What you have run of helloworld.c is an example.

  • #pragma omp parallel private(tid)
    • this is a compiler directive statement, which you should always write before your parallel region. To tell compiler "hey, could you please help me to parallel the following code region?". Then OpenMP will create some threads as your instruction.

This is a basic way to create threads and parallel your program, you can define what your thread will do in this way.

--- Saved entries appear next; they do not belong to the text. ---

$ cat config.mk
export PLATFORM = sky130hd
export DESIGN_NAME = mbc_bank_regs
export DESIGN_NICKNAME = d
export VERILOG_FILES = /design/src/logic/mbc_pkg.sv /design/src/logic/mbc_bank_regs.sv
export VERILOG_INCLUDE_DIRS = /design/src /design/src/logic
export SDC_FILE = /design/constraint.sdc
export NUM_CORES = 1
export LEC_CHECK = 0
export BUFFER_PORTS_ARGS = -buffer_cell sky130_fd_sc_hd__buf_2
export CORE_UTILIZATION = 38
export DETAILED_ROUTE_END_ITERATION = 16
export PLACE_DENSITY_LB_ADDON = 0.05
export SLEW_MARGIN = 0
export SYNTH_ARGS = -nofsm -noshare
export SYNTH_HDL_FRONTEND = slang
export SYNTH_SLANG_ARGS = --single-unit
$ cat constraint.sdc
create_clock -name clk_sys -period 1 [get_ports clk_sys]
set_input_delay 0.1 -clock clk_sys [delete_from_list [all_inputs] [get_ports clk_sys]]
set_output_delay 0.1 -clock clk_sys [all_outputs]
set_load 0.1 [all_outputs]
$ cat src/logic/mbc_macros.svh
// widths, cartridge header offsets and magic values for the bank controller
`ifndef MBC_MACROS_SVH
`define MBC_MACROS_SVH

// ------------------------------
// widths
// ------------------------------
`define CART_ADDR_W 16 // cpu address bus
`define ROM_BANK_W  9  // up to 512 rom banks (mbc5)
`define RAM_BANK_W  4  // up to 16 ram banks of 8 KB
`define ROM_ADDR_W  23 // rom byte address, 512 x 16 KB
`define CRAM_ADDR_W 17 // 128 KB cart ram
`define DL_ADDR_W   25 // download byte address

// ------------------------------
// header word offsets, download stream is 16 bit wide
// ------------------------------
`define HDR_CGB_ADDR  25'h142 // high byte: cgb flag
`define HDR_TYPE_ADDR 25'h146 // high: cart type, low: sgb flag
`define HDR_SIZE_ADDR 25'h148 // high: ram size, low: rom size
`define HDR_LIC_ADDR  25'h14A // high byte: old licensee

// ------------------------------
// magic values
// ------------------------------
`define RAM_EN_KEY 4'hA  // low nibble that unlocks cart ram
`define OPEN_BUS   8'hFF // what the cpu sees from a floating bus

`endif

$ cat src/logic/mbc_pkg.sv
// controller kind enum, download/bus/config/bank structs and the cpu write byte union
`include "mbc_macros.svh"

package mbc_pkg;

	// ------------------------------
	// controller kind
	// ------------------------------
	typedef enum logic [2:0] {
		MBC_NONE = 3'd0, // plain 32 KB rom, no banking
		MBC_1    = 3'd1,
		MBC_2    = 3'd2, // built in 512 x 4 bit ram
		MBC_3    = 3'd3, // rtc registers share the ram window
		MBC_5    = 3'd4
	} mbc_kind_e;

	// one word written by the rom download stream
	typedef struct packed {
		logic                  wr;
		logic [`DL_ADDR_W-1:0] addr; // byte address, even for word writes
		logic [15:0]           data; // low byte is the even address
	} dl_word_t;

	// cpu write byte, decoded differently per register window
	typedef union packed {
		logic [7:0] rom_lo;     // 2000-3FFF, whole byte is the bank low bits
		struct packed {
			logic [3:0] rsvd;
			logic       rtc_sel; // mbc3 rtc select, bank bit 3 on mbc5
			logic [2:0] bank_lo;
		} ram_sel;              // 4000-5FFF
		struct packed {
			logic [3:0] rsvd;
			logic [3:0] key;    // 0xA enables
		} enable;               // 0000-1FFF
		struct packed {
			logic [6:0] rsvd;
			logic       mode;   // mbc1 banking mode
		} mode;                 // 6000-7FFF
	} mbc_wdata_u;

	// one cpu access, rd and wr are single cycle strobes
	typedef struct packed {
		logic                    rd;
		logic                    wr;
		logic [`CART_ADDR_W-1:0] addr;
		mbc_wdata_u              wdata;
	} cart_bus_t;

	// decoded cartridge header
	typedef struct packed {
		mbc_kind_e              kind;
		logic [`ROM_BANK_W-1:0] rom_mask; // mirrors banks beyond the rom size
		logic [`RAM_BANK_W-1:0] ram_mask;
		logic                   has_ram;
		logic                   is_cgb;
		logic                   is_sgb;
	} cart_cfg_t;

	// cpu visible bank state
	typedef struct packed {
		logic [`ROM_BANK_W-1:0] rom_bank;
		logic [`RAM_BANK_W-1:0] ram_bank;
		logic                   mbc1_mode; // 1 = ram banking mode
		logic                   rtc_mode;  // mbc3 window shows rtc
		logic                   ram_en;
	} bank_state_t;

endpackage

$ cat src/logic/mbc_bank_regs.sv
// mbc_bank_regs: rom/ram bank, mode and ram enable registers written by the cpu
`timescale 1ns/1ps
`include "mbc_macros.svh"

module mbc_bank_regs import mbc_pkg::*; (
	input  logic        clk_sys,
	input  logic        reset,
	input  logic        dl_active,
	input  cart_bus_t   bus,
	input  cart_cfg_t   cfg,
	output bank_state_t banks
);

	logic is_mbc1;
	logic is_mbc3;
	logic is_mbc5;

	assign is_mbc1 = (cfg.kind == MBC_1);
	assign is_mbc3 = (cfg.kind == MBC_3);
	assign is_mbc5 = (cfg.kind == MBC_5);

	// ------------------------------
	// register file
	// ------------------------------
	// the window is picked by addr[15:13], a 8 KB region each
	always_ff @(posedge clk_sys) begin
		if (reset || dl_active) begin // a new image starts from power-up state
			banks.rom_bank  <= 9'd1;
			banks.ram_bank  <= 4'd0;
			banks.mbc1_mode <= 1'b0;
			banks.rtc_mode  <= 1'b0;
			banks.ram_en    <= 1'b0;
		end else if (bus.wr) begin
			case (bus.addr[15:13])
				3'b000: begin // 0000-1FFF ram enable
					banks.ram_en <= (bus.wdata.enable.key == `RAM_EN_KEY);
				end
				3'b001: begin // 2000-3FFF rom bank
					if (is_mbc5) begin
						if (bus.addr[12])
							banks.rom_bank[8] <= bus.wdata.rom_lo[0]; // 3000-3FFF
						else
							banks.rom_bank[7:0] <= bus.wdata.rom_lo;
					end else if (bus.wdata.rom_lo[6:0] == 7'd0) begin
						banks.rom_bank <= 9'd1; // bank 0 is never mapped at 4000
					end else begin
						banks.rom_bank <= {2'b00, bus.wdata.rom_lo[6:0]};
					end
				end
				3'b010: begin // 4000-5FFF ram bank or rtc select
					if (is_mbc3) begin
						banks.rtc_mode <= bus.wdata.ram_sel.rtc_sel;
						if (!bus.wdata.ram_sel.rtc_sel) // bank survives an rtc select
							banks.ram_bank <= {2'b00, bus.wdata.ram_sel.bank_lo[1:0]};
					end else if (is_mbc5) begin
						banks.ram_bank <= {bus.wdata.ram_sel.rtc_sel,
							bus.wdata.ram_sel.bank_lo};
					end else begin
						banks.ram_bank <= {2'b00, bus.wdata.ram_sel.bank_lo[1:0]};
					end
				end
				3'b011: begin // 6000-7FFF banking mode
					if (is_mbc1)
						banks.mbc1_mode <= bus.wdata.mode.mode;
				end
				default: ; // ram window and above, handled by the read path
			endcase
		end
	end

	// bank 0 at 4000 only exists on mbc5, the header decode must agree with
	// the register history
	a_rom_bank_nonzero: assert property (@(posedge clk_sys) disable iff (reset || dl_active)
		(banks.rom_bank == 9'd0) |-> (cfg.kind == MBC_5))
		else $error("mbc_bank_regs: rom_bank 0 with kind %0h", cfg.kind);

endmodule

== Word-level counts from Yosys, hierarchy flattened ==
Cells that the tools add are included.
Widths: inputs -> output; s select.
Storage, ports and cells
  logic and storage cells: 32
  register bits: 16
  output and inout bits: 16
  input bits: 48
Operators by class
  equal/unequal tests: 10
  multiplexer cells: 7
  reduce and logical (&&, ||, !) cells: 9
Operators with widths (count)
  $reduce_and 3->1: 5
  $mux 4: 3
  $eq 3x2->1 const B: 3
  $mux 9: 1
  $mux 8: 1
  $logic_not 7->1: 1
  $mux 7: 1
  $eq 3x1->1 const B: 2
  $ne 2x2->1 const B: 3
  $eq 4x4->1 const B: 1
  $eq 3x3->1 const B: 1
  $logic_not 3->1: 1
  $reduce_and 2->1: 1
  $logic_or 1x1->1: 1
  $mux 1: 1

== Longest topological paths before layout ==
  word-level depth: 3
  mapped depth: 4
  depth with buffers taken out: 3

== Worst setup path before layout ==
No wires, ideal clock.
  path kind: register to register
  start point: register, netlist name banks[2]
  end point: register banks[2] in the netlist's numbering
  buffers on the path: 0
  slack: -0.394 ns
  data arrival time: 1.323 ns
  period minus slack after synthesis: 1.394 ns
  cell stages (with the launch flop): 4
  data required time: 0.930 ns
  library setup time: 0.070 ns
  path through: dfxtp_1 inv_1 a31o_1 a21oi_1
RTL lines
  end, declared: RTL line mbc_bank_regs.sv:11  | output bank_state_t banks

== Final worst setup path ==
  start point: register banks[7] in the netlist's numbering
  end point: output banks[7] in the netlist's numbering
No word-level cell between the ends.

==> implementation parameters <==
Parameter                              Value

Status
  Result of the run    complete, no violations

Pwr
  Switching power summed over all nets    315 uW
  Power share of the clock group    roughly a third
  Overall power consumption    1.27 mW
  Switching part of the total    about a quarter
  Register share of total power    50.7%
  Pwr/cell area    926 mW/mm2
  Gate power share    15.9%
  Largest voltage drop on the vdd net    864 uV
  Leakage power    0.514 nW
  Internal    around 950 uW

Worst hold path
  Class of the tightest hold or removal check    input port to register
  Capture endpoint of the worst hold path    banks[11]
  Hold path startpoint    bus[4]
  Worst Hold Depth    3

STA
  Final Cycle Share    a little over nine tenths
  Max transition margin    between 70% and 80%
  Max Slew Vio Count    0
  Post-Route Skew    0 ns
  Maximum frequency from static timing analysis    between 1000 and 1500 MHz
  Number of endpoints failing setup at the final stage    0
  Clock period minus worst slack    around 0.95 ns
  Measured slew at the worst slew-check pin    0.338 ns
  Post-Route Setup TNS    0 ns
  Final hold violation count    0
  Unrepaired setup endpoints after global routing    false

Drt
  Routed via count divided by cell count    5.30
  1st-pass router iterations    4
  Final Routed Wirelength    roughly 2100 um
  Post-route antenna net violation count    0
  Post-route DRC    0
  Detailed Route Iter0 Violations    7
  WL per Instance    12.9 um
  Via Count    858

Floorplan
  Die area    0.00229 mm2
  Core ar.    0.00196 mm2
  Die Height    approximately 48 um
  Core Rows    16
  Initial standard-cell utilization of the core    about two fifths
  Number of primary I/O pins    64
  Overall die width    around 48 um

Setup path
  Critical setup path kind    register to output pin
  Depth of the worst register-to-register path    3
  Kind of end point of the critical path    output pin
  Ordered list of cells on the worst path    buf_12
  Required time of the critical path    roughly 0.9 ns
  Buffering stage count on the worst path with inverters included    1
  Gate family responsible for the most delay along the worst path    flip-flops
  Arrival time of the worst setup path    0.85 ns
  Worst flop-to-flop path startpoint    banks[2]
  RR Endpoint    banks[2]
  Setup slack of the most critical reg-to-reg path    0.21 ns
  Cell with the largest stage delay on the worst path    sky130_fd_sc_hd__dfxtp_2
  Worst Setup Start Kind    register
  Maximum cell stage delay along the critical path    between 0.3 and 0.4 ns
  Largest fanout on the critical path    2

Synth
  Sequential share of the synthesized area    40.0%
  Mapped Avg Cell Area    between 8 and 9 um2
  Gate Count Post-Synth    90
  Share of synthesized registers carrying an async set or reset    0%
  Number of warnings printed during yosys synthesis    0
  Netlist Area Pre-Place    801 um2
  Commonest register cell after synthesis    sky130_fd_sc_hd__dfxtp_1
  Total of flip-flops plus latches after synthesis    16
  Cell type contributing the most total cell area after synthesis    sky130_fd_sc_hd__dfxtp_1
  Commonest cells post-synth    sky130_fd_sc_hd__dfxtp_1 (16), sky130_fd_sc_hd__a21oi_1 (13), sky130_fd_sc_hd__o21ai_1 (12)
  Portion of synthesized cell area occupied by the leading cell type    about two fifths
  Most common cell in the synthesized netlist    sky130_fd_sc_hd__dfxtp_1
  Number of unique standard cell types used by synthesis    26
  Post-synthesis net count    about 140
  Ranking of synthesized cells by area    sky130_fd_sc_hd__dfxtp_1 (40%), sky130_fd_sc_hd__a21oi_1 (8.1%), sky130_fd_sc_hd__o21ai_1 (7.5%)
  Number of flops mapped to enable cells by yosys    0

CTS
  Buffers inserted during post-CTS setup optimization    0
  Post-CTS Hold Fix Bufs    0
  CTS tree    yes
  CTS H-Tree Depth    1
  Post-cts gate resize count    0
  Clock slew at reported path FFs    0.09 ns
  Buffer type at the clock tree root    sky130_fd_sc_hd__clkbuf_4
  Insertion delay to the later sink of the worst-skew pair    0.28 ns
  Maximum buffer depth of the clock tree    2
  TritonCTS Sinks    16
  CTS buffer count    3

Placed design
  Detailed-placement wirelength estimate    around 1700 um
  Placer congestion estimate    0.831
  Placed Instance Area    between 0.001 and 0.0015 mm2
  IO buf count    34

Global routing
  Wire length of the first global-routing pass    3370 um
  Number of global-route vias before repair    795
  Largest net degree at the start of global routing    10
  Combined global-route utilization of all metal layers    about a fifth
  Remaining Overflow, GRT    0
  Initial antenna violation count    0

Cells and area
  Number of diodes    0
  Number of flip-flops under the largest register name    16
  Largest reg by FF count    banks
  Final design area excluding fillers    0.00137 mm2
  Synth-to-layout area growth    71.1%
  Share of cells above drive strength 1    slightly above 50%
  Leading registers by flop count    banks: 16 flops
  Net total in the final layout    between 150 and 200

Run
  Number of max-cap violations    0
area by class of cell:
class	instances	area, um2
well taps	27	33.8
flip-flops and latches	16	340
inverters	1	3.75
fillers	187	592
repair buffers	46	500
multi-input cells	68	455
clock buffers	4	36.3
worst max-delay path by stage:
| stage | to | slack, ns | from | cells past startpoint |
|---|---|---|---|---|
| global route | banks[7] | 0.03 | banks[7] | 1 |
| global placement | banks[15] | -0.07 | cfg[17] | 4 |
| CTS | banks[7] | 0.05 | banks[7] | 1 |
| finish | banks[7] | 0.05 | banks[7] | 1 |
| floorplan | banks[2] | -0.09 | banks[2] | 3 |
| detailed placement | banks[15] | -0.08 | cfg[17] | 4 |
layout by cell type, fill, tap and decap left out, drive strengths merged, types with 4 or more instances in the layout:
cell,n
buf,46
dfxtp,16
a21oi,13
o21ai,12
nand3,9
and4bb,4
clkbuf,4
metal layers:
layer | wire (um) | part of all wire [%] | track usage, % | vias to the layer above
met2 | 1100 | 52 | 37.3 | 22
met3 | 83 | 4.0 | 6.04 | 2
li1 | - | - | - | 441
met5 | 0 | 0 | 0 | -
met4 | 13 | 0.62 | 6.11 | 0
met1 | 899 | 43 | 25.1 | 393
per-stage QoR:
step           hold WS (ns)  instances  utilization [%]  worst slack (ns)
2_1_floorplan         0.231         90                -           -0.0865
3_3_place_gp          0.365        158             68.0           -0.0683
3_5_place_dp          0.370        158             68.0           -0.0803
4_1_cts              0.0598        162             69.8            0.0533
5_1_grt              0.0648        162             69.8            0.0276
6_report             0.0650        162             69.8            0.0548
power groups by stage:
stage	Clock (mW)	Combinational (mW)	Sequential, mW
floorplan	0	0.0617	0.680
global placement	0	0.198	0.658
detailed placement	0	0.201	0.658
CTS	0.436	0.201	0.643
global route	0.466	0.219	0.644
finish	0.423	0.202	0.643
worst min-delay path, stage by stage:
cell                      delay (ns)
sky130_fd_sc_hd__buf_2          0.10
sky130_fd_sc_hd__nand3_1        0.06
sky130_fd_sc_hd__a21oi_1        0.05
cell families after synthesis:
family / count (synthesis) / synth area share [%]
muxes: 2 / 2.50
buffers and inverters: 6 / 3.12
and+or+nand+nor: 38 / 35.6
DFF: 16 / 40.0
AOI/OAI and AO/OA: 28 / 18.8
Power figures use the tool's default switching activity.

OpenMP also have a solution to parallel the for loop.

#include <omp.h>
#include <stdio.h>
main(int argc, char *argv[]) {

    int nthreads=4;
    omp_set_num_threads(nthreads);
    int i;
    /* Fork a team of threads with each thread having a private tid variable */
    #pragma omp parallel for
    for (i=0; i<nthreads; i++) {

        /* Obtain and print thread id */
        int tid = omp_get_thread_num();
        printf("i = %d, Hello World from thread = %d\n", i, tid);

    }  /* All threads join master thread and terminate */

}

  • omp_set_num_threads(4);
    • tell compiler that I want to use 4 threads
  • #pragma omp parallel for
    • tell compiler that I want to parallel my for loop

It's clear that OpenMP will will assign one round in for to a thread, what if total number of for rounds is bigger than nthreads?

#include <omp.h>
#include <stdio.h>
main(int argc, char *argv[]) {

    int nthreads=4;
    omp_set_num_threads(nthreads);
    int i;
    /* Fork a team of threads with each thread having a private tid variable */
    #pragma omp parallel for
    for (i=0; i<8; i++) {

        /* Obtain and print thread id */
        int tid = omp_get_thread_num();
        printf("i = %d, Hello World from thread = %d\n", i, tid);

        /* do something time consuming*/
        int j=0;
        int a=0;
        for(j=0;j<1000000000; j++) {
                a++;
        }

    }  /* All threads join master thread and terminate */

}

  • each time there are 4 threads running at the same time.
  • the tid thread deal with the X-loop, where X range from tid*(totalcircle/nthreads) to (tid+1)(totalcircle/nthreads)-1
  • in each loop, there is another for loop, you can look this for loop as whatever may time consuming. I just want to show the multi-threads performance more obvious.
  • And what if the total number of rounds in for can't be devided by the nubmer of threads?

  • please try by yourself!

#include <omp.h>
#include <stdio.h>
main(int argc, char *argv[]) {

    int nthreads=4;
    omp_set_num_threads(nthreads);
    int i;
    /* Fork a team of threads with each thread having a private tid variable */
    #pragma omp parallel for
    for (i=0; i<9; i++) {

        /* Obtain and print thread id */
        int tid = omp_get_thread_num();
        printf("i = %d, Hello World from thread = %d\n", i, tid);

        /* do something time consuming*/
        int j=0;
        int a=0;
        for(j=0;j<1000000000; j++) {
            a++;
        }

    }  /* All threads join master thread and terminate */

}
  • How can you assign your own work load to each thread? (Here is a just simple example, you can have many ways to assign your own workload to each thread!)
#include <omp.h>
#include <stdio.h>

int main() {
    int num_threads=4;
    int num_for_rounds=10;
    int step = num_for_rounds / num_threads + 1;
    int i;
    #pragma omp parallel for
    for(i=0; i<num_threads; i++) {
        int tid = omp_get_thread_num();
        if(tid == num_threads - 1) {
            int j;
            for(j=tid*step; j<num_for_rounds; j++) {
                printf("tid = %d, idx = %d\n", tid, j);
            }
        } else {
            int j;
            for(j=tid*step; j<(tid+1)*step; j++) {
                printf("tid = %d, idx = %d\n", tid, j);
            }
        }
    }

    return 0;
}

This is another way to control what your thread will do.